The Workstation WG takes this work in the other WGs and brings it all together to provide a more cohesive developer experience for the Fedora/RHEL/CentOS ecosystem.
Directions to be Explored
Two primary areas of exploration have been identified for user level package management:
- Embracing the existing practice of using language ecosystem specific tooling to deploy applications to Linux systems
- Potentially recommending particular language independent tooling for more complex dependency management scenarios
Embracing ecosystem specific tooling
Fully embracing language specific tooling is likely to be the best way to reach the professional developer audience. ~bkabrda has started setting up a [devpi] instance as a proof of concept for running a filtered mirror of an upstream package repository that only includes packages that have been reviewed and determined to at least meet Fedora's licensing guidelines and to not be obviously malicious.

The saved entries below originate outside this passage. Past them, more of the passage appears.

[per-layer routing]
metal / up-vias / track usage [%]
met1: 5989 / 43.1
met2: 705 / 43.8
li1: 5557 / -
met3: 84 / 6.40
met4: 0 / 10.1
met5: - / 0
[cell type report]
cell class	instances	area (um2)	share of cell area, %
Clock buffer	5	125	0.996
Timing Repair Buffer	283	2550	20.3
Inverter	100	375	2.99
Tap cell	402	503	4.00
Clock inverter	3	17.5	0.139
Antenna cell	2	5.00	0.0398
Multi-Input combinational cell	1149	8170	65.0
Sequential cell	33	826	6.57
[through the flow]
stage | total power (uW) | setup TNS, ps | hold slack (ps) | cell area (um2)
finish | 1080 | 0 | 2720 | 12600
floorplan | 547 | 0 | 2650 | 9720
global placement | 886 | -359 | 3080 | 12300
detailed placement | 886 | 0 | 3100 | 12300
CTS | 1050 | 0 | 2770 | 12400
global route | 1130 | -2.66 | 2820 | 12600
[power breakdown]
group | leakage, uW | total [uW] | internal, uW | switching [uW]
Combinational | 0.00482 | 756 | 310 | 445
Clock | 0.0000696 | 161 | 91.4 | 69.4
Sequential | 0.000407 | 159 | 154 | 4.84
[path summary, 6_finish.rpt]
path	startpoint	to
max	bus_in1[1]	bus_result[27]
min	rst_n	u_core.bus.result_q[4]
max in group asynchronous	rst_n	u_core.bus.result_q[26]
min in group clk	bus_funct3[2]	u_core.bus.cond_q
===== config.mk =====
export PLATFORM = sky130hd
export DESIGN_NAME = branch_predict_unit
export DESIGN_NICKNAME = d
export VERILOG_FILES = /design/src/rtl/branch_predict_unit.sv
export SDC_FILE = /design/constraint.sdc
export NUM_CORES = 1
export LEC_CHECK = 0
export ABC_CLOCK_PERIOD_IN_PS = 6500
export BUFFER_PORTS_ARGS = -buffer_cell sky130_fd_sc_hd__buf_2
export CAP_MARGIN = 20
export CELL_PAD_IN_SITES_DETAIL_PLACEMENT = 1
export CELL_PAD_IN_SITES_GLOBAL_PLACEMENT = 2
export CORE_MARGIN = 10
export CORE_UTILIZATION = 29
export CTS_CLUSTER_SIZE = 20
export DETAILED_ROUTE_END_ITERATION = 8
export GPL_ROUTABILITY_DRIVEN = 0
export PLACE_DENSITY = 0.54
export SLEW_MARGIN = 25
export SYNTH_ARGS = -nofsm -noshare
export SYNTH_HDL_FRONTEND = slang
export SYNTH_SLANG_ARGS = --single-unit

===== constraint.sdc =====
create_clock -name clk -period 6.5 [get_ports clk]
set_clock_uncertainty 0.1 [all_clocks]
set_input_delay 1.3 -clock clk [delete_from_list [all_inputs] [get_ports clk]]
set_output_delay 1.3 -clock clk [all_outputs]
set_load 0.1 [all_outputs]
===== src/flat_wrapper.sv =====
// flat-port wrapper written by rule: the top's interface ports become plain ports
module bcd_to_bin_serial_flat 
#(
    parameter int DIGITS = 3,
    parameter int BIN_W  = 10
)
  (clk, rst_n, dbg_state, bus_start, bus_bcd_in, bus_busy, bus_done, bus_err, bus_bin);
  bcd_to_bin_serial_if #(.DIGITS(DIGITS), .BIN_W(BIN_W)) bus_i ();
  input  logic clk;
  input  logic rst_n;
  output logic [1:0] dbg_state;
  input wire logic [$bits(bus_i.start)-1:0] bus_start;
  input wire logic [$bits(bus_i.bcd_in)-1:0] bus_bcd_in;
  output wire logic [$bits(bus_i.busy)-1:0] bus_busy;
  output wire logic [$bits(bus_i.done)-1:0] bus_done;
  output wire logic [$bits(bus_i.err)-1:0] bus_err;
  output wire logic [$bits(bus_i.bin)-1:0] bus_bin;
  assign bus_i.start = bus_start;
  assign bus_i.bcd_in = bus_bcd_in;
  assign bus_busy = bus_i.busy;
  assign bus_done = bus_i.done;
  assign bus_err = bus_i.err;
  assign bus_bin = bus_i.bin;
  bcd_to_bin_serial #(.DIGITS(DIGITS), .BIN_W(BIN_W)) u_core (.clk(clk), .rst_n(rst_n), .bus(bus_i), .dbg_state(dbg_state));
endmodule
`config.mk`:
```
export PLATFORM = sky130hd
export DESIGN_NAME = aes_round_ctrl_flat
export DESIGN_NICKNAME = d
export VERILOG_FILES = /design/src/rtl/aes_ctrl_pkg.sv /design/src/rtl/aes_round_ctrl_if.sv /design/src/rtl/aes_shift_cfg.sv /design/src/rtl/aes_round_ctrl.sv /design/src/flat_wrapper.sv
export SDC_FILE = /design/constraint.sdc
export NUM_CORES = 1
export LEC_CHECK = 0
export BUFFER_PORTS_ARGS = -buffer_cell sky130_fd_sc_hd__buf_2
export CORE_AREA = 8 8 304 306
export DETAILED_ROUTE_END_ITERATION = 12
export DIE_AREA = 0 0 312 314
export GPL_TIMING_DRIVEN = 0
export PLACE_DENSITY = 0.35
export SLEW_MARGIN = 20
export SYNTH_ARGS = -nofsm -noshare
export SYNTH_HDL_FRONTEND = slang
export SYNTH_HIERARCHICAL = 1
export SYNTH_SLANG_ARGS = --single-unit
```
`constraint.sdc`:
```
create_clock -name clk -period 2.5 [get_ports clk]
set_input_delay 0.125 -clock clk [delete_from_list [all_inputs] [get_ports clk]]
set_output_delay 0.125 -clock clk [all_outputs]
set_load 0.02 [all_outputs]
```
--- config.mk ---
export PLATFORM = sky130hd
export DESIGN_NAME = iterative_divider
export DESIGN_NICKNAME = d
export VERILOG_FILES = /design/src/rtl/div_pkg.sv /design/src/rtl/cond_negate.sv /design/src/rtl/iterative_divider.sv
export SDC_FILE = /design/constraint.sdc
export NUM_CORES = 1
export LEC_CHECK = 0
export CAP_MARGIN = 30
export CORE_AREA = 2 2 181 183
export DETAILED_ROUTE_END_ITERATION = 7
export DIE_AREA = 0 0 183 185
export PLACE_DENSITY = 0.61
export SKIP_LAST_GASP = 1
export SLEW_MARGIN = 0
export SYNTH_ARGS = -nofsm -noshare
export SYNTH_HDL_FRONTEND = slang
export SYNTH_SLANG_ARGS = --single-unit
export TNS_END_PERCENT = 100
--- constraint.sdc ---
create_clock -name clk -period 4.2 [get_ports clk]
set_input_delay 0.84 -clock clk [delete_from_list [all_inputs] [get_ports clk]]
set_output_delay 0.84 -clock clk [all_outputs]
set_load 0.01 [all_outputs]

However, given the wide range of ecosystem specific packaging tools out there, it seems unlikely that this approach will scale in a sustainable way. To provide a more consistent management interface, it may be better to instead adopt a plugin-based solution like [Pulp]. Adding a new language to the "endorsed" list would then be a matter of writing a suitable Pulp plugin and integrating it with the build system, rather than setting up yet another a completely new repo management service within Fedora's infrastructure.
Recommending language independent tooling
Even if we manage to integrate language specific tooling into the review and build toolchains, it's unlikely it will be feasible to integrate every such toolset into the system management utilities. The language specific tools also don't do a good job of managing arbitrary external dependencies with associated ABI compatibility requirements.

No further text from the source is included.